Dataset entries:
+++

### src/flat_wrapper.sv
// flat-port wrapper written by rule: the top's interface ports become plain ports
module snake_game_controller_flat 
#(
  parameter int unsigned BASE_PERIOD      = 5000000,
  parameter int unsigned PERIOD_STEP      = 500000,
  parameter int unsigned MIN_PERIOD       = 1000000,
  parameter int unsigned COUNTDOWN_CYCLES = 50000000,
  parameter int unsigned GAMEOVER_HOLD    = 100000000,
  parameter int unsigned FOODS_PER_LEVEL  = 4,
  parameter int          LEVEL_W          = 4
)
  (clock, reset, bus_startButton, bus_foodEaten, bus_gameOver, bus_gameReset, bus_moveTick, bus_playing, bus_showGameOver, bus_countdown, bus_level);
  snake_game_if #(.LEVEL_W(LEVEL_W)) bus_i ();
  input logic clock;
  input logic reset;
  input wire logic [$bits(bus_i.startButton)-1:0] bus_startButton;
  input wire logic [$bits(bus_i.foodEaten)-1:0] bus_foodEaten;
  input wire logic [$bits(bus_i.gameOver)-1:0] bus_gameOver;
  output wire logic [$bits(bus_i.gameReset)-1:0] bus_gameReset;
  output wire logic [$bits(bus_i.moveTick)-1:0] bus_moveTick;
  output wire logic [$bits(bus_i.playing)-1:0] bus_playing;
  output wire logic [$bits(bus_i.showGameOver)-1:0] bus_showGameOver;
  output wire logic [$bits(bus_i.countdown)-1:0] bus_countdown;
  output wire logic [$bits(bus_i.level)-1:0] bus_level;
  assign bus_i.startButton = bus_startButton;
  assign bus_i.foodEaten = bus_foodEaten;
  assign bus_i.gameOver = bus_gameOver;
  assign bus_gameReset = bus_i.gameReset;
  assign bus_moveTick = bus_i.moveTick;
  assign bus_playing = bus_i.playing;
  assign bus_showGameOver = bus_i.showGameOver;
  assign bus_countdown = bus_i.countdown;
  assign bus_level = bus_i.level;
  snake_game_controller #(.BASE_PERIOD(BASE_PERIOD), .PERIOD_STEP(PERIOD_STEP), .MIN_PERIOD(MIN_PERIOD), .COUNTDOWN_CYCLES(COUNTDOWN_CYCLES), .GAMEOVER_HOLD(GAMEOVER_HOLD), .FOODS_PER_LEVEL(FOODS_PER_LEVEL), .LEVEL_W(LEVEL_W)) u_core (.clock(clock), .reset(reset), .bus(bus_i));
endmodule
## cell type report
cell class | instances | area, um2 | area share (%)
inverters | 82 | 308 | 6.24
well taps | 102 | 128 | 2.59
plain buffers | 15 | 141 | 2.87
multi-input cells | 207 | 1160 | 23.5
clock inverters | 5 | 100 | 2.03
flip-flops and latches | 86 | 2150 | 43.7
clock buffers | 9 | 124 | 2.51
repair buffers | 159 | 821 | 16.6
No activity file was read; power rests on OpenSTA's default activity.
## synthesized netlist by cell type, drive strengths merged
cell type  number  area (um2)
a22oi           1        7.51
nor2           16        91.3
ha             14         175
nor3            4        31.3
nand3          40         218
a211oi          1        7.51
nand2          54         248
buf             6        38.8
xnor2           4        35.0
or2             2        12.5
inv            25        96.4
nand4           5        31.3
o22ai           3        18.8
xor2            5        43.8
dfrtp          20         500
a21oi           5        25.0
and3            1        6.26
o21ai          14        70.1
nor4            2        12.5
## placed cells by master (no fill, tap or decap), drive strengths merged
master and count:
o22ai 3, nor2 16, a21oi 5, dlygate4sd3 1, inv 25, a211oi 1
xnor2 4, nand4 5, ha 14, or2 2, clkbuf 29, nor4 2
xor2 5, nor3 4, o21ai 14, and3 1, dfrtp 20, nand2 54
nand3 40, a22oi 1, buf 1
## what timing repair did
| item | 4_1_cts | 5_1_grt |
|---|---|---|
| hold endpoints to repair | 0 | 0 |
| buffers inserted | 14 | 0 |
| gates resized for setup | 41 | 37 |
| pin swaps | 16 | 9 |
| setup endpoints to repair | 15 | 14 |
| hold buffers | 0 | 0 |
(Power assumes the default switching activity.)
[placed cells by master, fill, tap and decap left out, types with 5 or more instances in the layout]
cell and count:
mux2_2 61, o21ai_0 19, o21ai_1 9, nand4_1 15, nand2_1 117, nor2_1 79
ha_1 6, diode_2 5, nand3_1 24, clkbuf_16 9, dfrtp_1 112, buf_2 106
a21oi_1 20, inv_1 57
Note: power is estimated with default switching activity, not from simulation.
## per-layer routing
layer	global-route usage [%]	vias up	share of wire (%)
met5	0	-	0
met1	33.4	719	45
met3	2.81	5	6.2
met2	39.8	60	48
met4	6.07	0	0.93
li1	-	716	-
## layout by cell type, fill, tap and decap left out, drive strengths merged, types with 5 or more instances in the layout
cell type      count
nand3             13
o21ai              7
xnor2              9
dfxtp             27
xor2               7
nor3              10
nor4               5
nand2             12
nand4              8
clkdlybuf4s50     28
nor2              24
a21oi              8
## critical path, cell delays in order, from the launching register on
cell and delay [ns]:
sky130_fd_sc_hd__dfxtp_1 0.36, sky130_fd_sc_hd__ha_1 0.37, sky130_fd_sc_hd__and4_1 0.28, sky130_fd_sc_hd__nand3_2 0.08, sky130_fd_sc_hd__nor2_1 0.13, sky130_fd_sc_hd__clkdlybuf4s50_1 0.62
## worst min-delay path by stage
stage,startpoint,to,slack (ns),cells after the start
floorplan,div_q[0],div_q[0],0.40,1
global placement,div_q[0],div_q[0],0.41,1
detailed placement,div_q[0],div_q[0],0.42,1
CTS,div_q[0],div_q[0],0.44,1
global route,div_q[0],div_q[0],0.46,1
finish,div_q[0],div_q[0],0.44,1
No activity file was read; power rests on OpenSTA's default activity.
**config.mk**
```make
export PLATFORM = sky130hd
export DESIGN_NAME = id_ex_pipe_reg
export DESIGN_NICKNAME = d
export VERILOG_FILES = /design/src/rtl/cpu_pipe_pkg.sv /design/src/rtl/pipe_event_counter.sv /design/src/rtl/id_ex_pipe_reg.sv
export SDC_FILE = /design/constraint.sdc
export NUM_CORES = 1
export LEC_CHECK = 0
export ABC_AREA = 0
export BUFFER_PORTS_ARGS = -buffer_cell sky130_fd_sc_hd__buf_2
export CORE_AREA = 2 2 155 157
export CTS_CLUSTER_SIZE = 14
export DETAILED_ROUTE_END_ITERATION = 7
export DIE_AREA = 0 0 157 159
export PLACE_DENSITY = 0.63
export SLEW_MARGIN = 25
export SYNTH_ARGS = -nofsm -noshare
export SYNTH_HDL_FRONTEND = slang
export SYNTH_HIERARCHICAL = 1
export SYNTH_SLANG_ARGS = --single-unit
```
**constraint.sdc**
```tcl
create_clock -name clk_i -period 1.9 [get_ports clk_i]
set_input_delay 0.38 -clock clk_i [delete_from_list [all_inputs] [get_ports clk_i]]
set_output_delay 0.38 -clock clk_i [all_outputs]
set_load 0.01 [all_outputs]
```
### src/rtl/ascon_bdo_sink.sv
// Receiving end of the Ascon core bdo/auth interface: PTCT FIFO towards the host,
// tag/hash assembly registers and auth latch. Optional tag comparator: ASCON_SINK_TAG_CMP_EN.
module ascon_bdo_sink #(
  parameter int         CCW        = 32,
  parameter int         FIFO_DEPTH = 8,
  parameter int         TAG_WORDS  = 4,
  parameter int         HASH_WORDS = 8,
  parameter logic [3:0] D_PTCT     = 4'd1,
  parameter logic [3:0] D_TAG      = 4'd2,
  parameter logic [3:0] D_HASH     = 4'd3
) (
  input  logic                      clk,
  input  logic                      rst_n,
  input  logic                      clr,
  input  logic [CCW-1:0]            bdo,
  input  logic                      bdo_valid,
  output logic                      bdo_ready,
  input  logic [3:0]                bdo_type,
  input  logic                      bdo_eot,
  input  logic                      auth,
  input  logic                      auth_valid,
  output logic [CCW-1:0]            out_data,
  output logic                      out_valid,
  input  logic                      out_ready,
  output logic                      out_last,
  output logic [TAG_WORDS*CCW-1:0]  tag_q,
  output logic                      tag_valid,
  output logic [HASH_WORDS*CCW-1:0] hash_q,
  output logic                      hash_valid,
  output logic                      auth_q,
  output logic                      auth_vld_q,
`ifdef ASCON_SINK_TAG_CMP_EN
  input  logic [TAG_WORDS*CCW-1:0]  exp_tag,
  output logic                      tag_match,
  output logic                      tag_match_vld,
`endif
  output logic                      err
);

  localparam int AW   = $clog2(FIFO_DEPTH);
  localparam int CW   = AW + 1;
  localparam int MAXW = (HASH_WORDS > TAG_WORDS) ? HASH_WORDS : TAG_WORDS;
  localparam int WW   = $clog2(MAXW) + 1;
  localparam logic [CW-1:0] FULL_CNT  = CW'(FIFO_DEPTH);
  localparam logic [WW-1:0] TAG_LAST  = WW'(TAG_WORDS - 1);
  localparam logic [WW-1:0] HASH_LAST = WW'(HASH_WORDS - 1);

  typedef enum logic [2:0] {
    S_IDLE = 3'd0, S_PTCT = 3'd1, S_TAG = 3'd2, S_HASH = 3'd3, S_DONE = 3'd4
  } state_t;

  state_t                    state, state_nxt;
  logic [CCW:0]              mem [FIFO_DEPTH];
  logic [AW-1:0]             wr_ptr, rd_ptr;
  logic [CW-1:0]             count;
  logic [WW-1:0]             wcnt, idx;
  logic                      full, accept, pop, ready_st;
  logic                      push, tag_wr, hash_wr, fin_tag, fin_hash, type_err, eot_err;
  logic [TAG_WORDS*CCW-1:0]  tag_nxt;
  logic [HASH_WORDS*CCW-1:0] hash_nxt;

  assign full      = (count == FULL_CNT);
  assign out_valid = (count != {CW{1'b0}});
  assign pop       = out_ready && out_valid;
  assign out_data  = out_valid ? mem[rd_ptr][CCW-1:0] : {CCW{1'b0}};
  assign out_last  = out_valid && mem[rd_ptr][CCW];
  // Ready never looks at bdo_valid; forced low while reset is asserted.
  assign bdo_ready = rst_n && ready_st;
  assign accept    = bdo_valid && bdo_ready;

  // State register
  always_ff @(posedge clk or negedge rst_n) begin
    if (!rst_n) begin
      state <= S_IDLE;
    end else if (clr) begin
      state <= S_IDLE;
    end else begin
      state <= state_nxt;
    end
  end

  // Next-state logic
  always_comb begin
    state_nxt = state;
    case (state)
      S_IDLE:  state_nxt = push ? S_PTCT : (tag_wr ? S_TAG : (hash_wr ? S_HASH : S_IDLE));
      S_PTCT:  state_nxt = tag_wr ? S_TAG : S_PTCT;
      S_TAG:   state_nxt = fin_tag ? S_DONE : S_TAG;
      S_HASH:  state_nxt = fin_hash ? S_DONE : S_HASH;
      S_DONE:  state_nxt = S_DONE;
      default: state_nxt = S_IDLE;
    endcase
  end

  // Ready towards the core: only PTCT words can be blocked by a full FIFO
  always_comb begin
    ready_st = 1'b0;
    case (state)
      S_IDLE, S_PTCT: ready_st = (bdo_type != D_PTCT) || !full;
      S_TAG, S_HASH:  ready_st = 1'b1;
      default:        ready_st = 1'b0;
    endcase
  end

  // Output decode: routing of the accepted word and protocol error detection
  always_comb begin
    push = 1'b0; tag_wr = 1'b0; hash_wr = 1'b0; idx = wcnt;
    fin_tag = 1'b0; fin_hash = 1'b0; type_err = 1'b0; eot_err = 1'b0;
    case (state)
      S_IDLE, S_PTCT: begin
        if (!accept) begin
          push = 1'b0;
        end else if (bdo_type == D_PTCT) begin
          push = 1'b1;
        end else if (bdo_type == D_TAG) begin
          tag_wr = 1'b1; idx = {WW{1'b0}}; eot_err = bdo_eot;
        end else if ((bdo_type == D_HASH) && (state == S_IDLE)) begin
          hash_wr = 1'b1; idx = {WW{1'b0}}; eot_err = bdo_eot;
        end else begin
          type_err = 1'b1;
        end
      end
      S_TAG: begin
        if (!accept) begin
          tag_wr = 1'b0;
        end else if (bdo_type == D_TAG) begin
          tag_wr = 1'b1; fin_tag = (wcnt == TAG_LAST); eot_err = (bdo_eot != fin_tag);
        end else begin
          type_err = 1'b1;
        end
      end
      S_HASH: begin
        if (!accept) begin
          hash_wr = 1'b0;
        end else if (bdo_type == D_HASH) begin
          hash_wr = 1'b1; fin_hash = (wcnt == HASH_LAST); eot_err = (bdo_eot != fin_hash);
        end else begin
          type_err = 1'b1;
        end
      end
      default: type_err = 1'b0;
    endcase
  end

  // Merge the accepted word into the tag and hash images
  always_comb begin
    tag_nxt  = tag_q;
    hash_nxt = hash_q;
    for (int i = 0; i < TAG_WORDS; i++) begin
      if (tag_wr && (idx == WW'(i))) tag_nxt[CCW*i +: CCW] = bdo;
      else tag_nxt[CCW*i +: CCW] = tag_q[CCW*i +: CCW];
    end
    for (int i = 0; i < HASH_WORDS; i++) begin
      if (hash_wr && (idx == WW'(i))) hash_nxt[CCW*i +: CCW] = bdo;
      else hash_nxt[CCW*i +: CCW] = hash_q[CCW*i +: CCW];
    end
  end

  // FIFO storage; stale entries are never visible because out_* are gated by count
  always_ff @(posedge clk) begin
    if (push) mem[wr_ptr] <= {bdo_eot, bdo};
  end

  // Pointers, counters, assembled results, auth latch and sticky error
  always_ff @(posedge clk or negedge rst_n) begin
    if (!rst_n) begin
      wr_ptr <= {AW{1'b0}}; rd_ptr <= {AW{1'b0}}; count <= {CW{1'b0}}; wcnt <= {WW{1'b0}};
      tag_q <= {(TAG_WORDS*CCW){1'b0}}; hash_q <= {(HASH_WORDS*CCW){1'b0}};
      tag_valid <= 1'b0; hash_valid <= 1'b0; auth_q <= 1'b0; auth_vld_q <= 1'b0; err <= 1'b0;
`ifdef ASCON_SINK_TAG_CMP_EN
      tag_match <= 1'b0; tag_match_vld <= 1'b0;
`endif
    end else if (clr) begin
      wr_ptr <= {AW{1'b0}}; rd_ptr <= {AW{1'b0}}; count <= {CW{1'b0}}; wcnt <= {WW{1'b0}};
      tag_q <= {(TAG_WORDS*CCW){1'b0}}; hash_q <= {(HASH_WORDS*CCW){1'b0}};
      tag_valid <= 1'b0; hash_valid <= 1'b0; auth_q <= 1'b0; auth_vld_q <= 1'b0; err <= 1'b0;
`ifdef ASCON_SINK_TAG_CMP_EN
      tag_match <= 1'b0; tag_match_vld <= 1'b0;
`endif
    end else begin
      if (push) wr_ptr <= wr_ptr + AW'(1);
      if (pop)  rd_ptr <= rd_ptr + AW'(1);
      case ({push, pop})
        2'b10:   count <= count + CW'(1);
        2'b01:   count <= count - CW'(1);
        default: count <= count;
      endcase
      if (tag_wr || hash_wr) wcnt <= idx + WW'(1);
      tag_q  <= tag_nxt;
      hash_q <= hash_nxt;
      if (fin_tag)  tag_valid  <= 1'b1;
      if (fin_hash) hash_valid <= 1'b1;
      if (auth_valid) begin
        auth_q     <= auth;
        auth_vld_q <= 1'b1;
      end
      err <= err | type_err | eot_err | (auth_valid & auth_vld_q);
`ifdef ASCON_SINK_TAG_CMP_EN
      if (fin_tag) begin
        tag_match     <= (tag_nxt == exp_tag);
        tag_match_vld <= 1'b1;
      end
`endif
    end
  end

endmodule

+++

▸ **THE TASK**
For this task, write out exactly the lines of the entries above, starting at the line with "## cell type report" and ending at the line with "xnor2 4, nand4", both included, and no others.

▸ **SOLUTION BELOW**
## cell type report
cell class | instances | area, um2 | area share (%)
inverters | 82 | 308 | 6.24
well taps | 102 | 128 | 2.59
plain buffers | 15 | 141 | 2.87
multi-input cells | 207 | 1160 | 23.5
clock inverters | 5 | 100 | 2.03
flip-flops and latches | 86 | 2150 | 43.7
clock buffers | 9 | 124 | 2.51
repair buffers | 159 | 821 | 16.6
No activity file was read; power rests on OpenSTA's default activity.
## synthesized netlist by cell type, drive strengths merged
cell type  number  area (um2)
a22oi           1        7.51
nor2           16        91.3
ha             14         175
nor3            4        31.3
nand3          40         218
a211oi          1        7.51
nand2          54         248
buf             6        38.8
xnor2           4        35.0
or2             2        12.5
inv            25        96.4
nand4           5        31.3
o22ai           3        18.8
xor2            5        43.8
dfrtp          20         500
a21oi           5        25.0
and3            1        6.26
o21ai          14        70.1
nor4            2        12.5
## placed cells by master (no fill, tap or decap), drive strengths merged
master and count:
o22ai 3, nor2 16, a21oi 5, dlygate4sd3 1, inv 25, a211oi 1
xnor2 4, nand4 5, ha 14, or2 2, clkbuf 29, nor4 2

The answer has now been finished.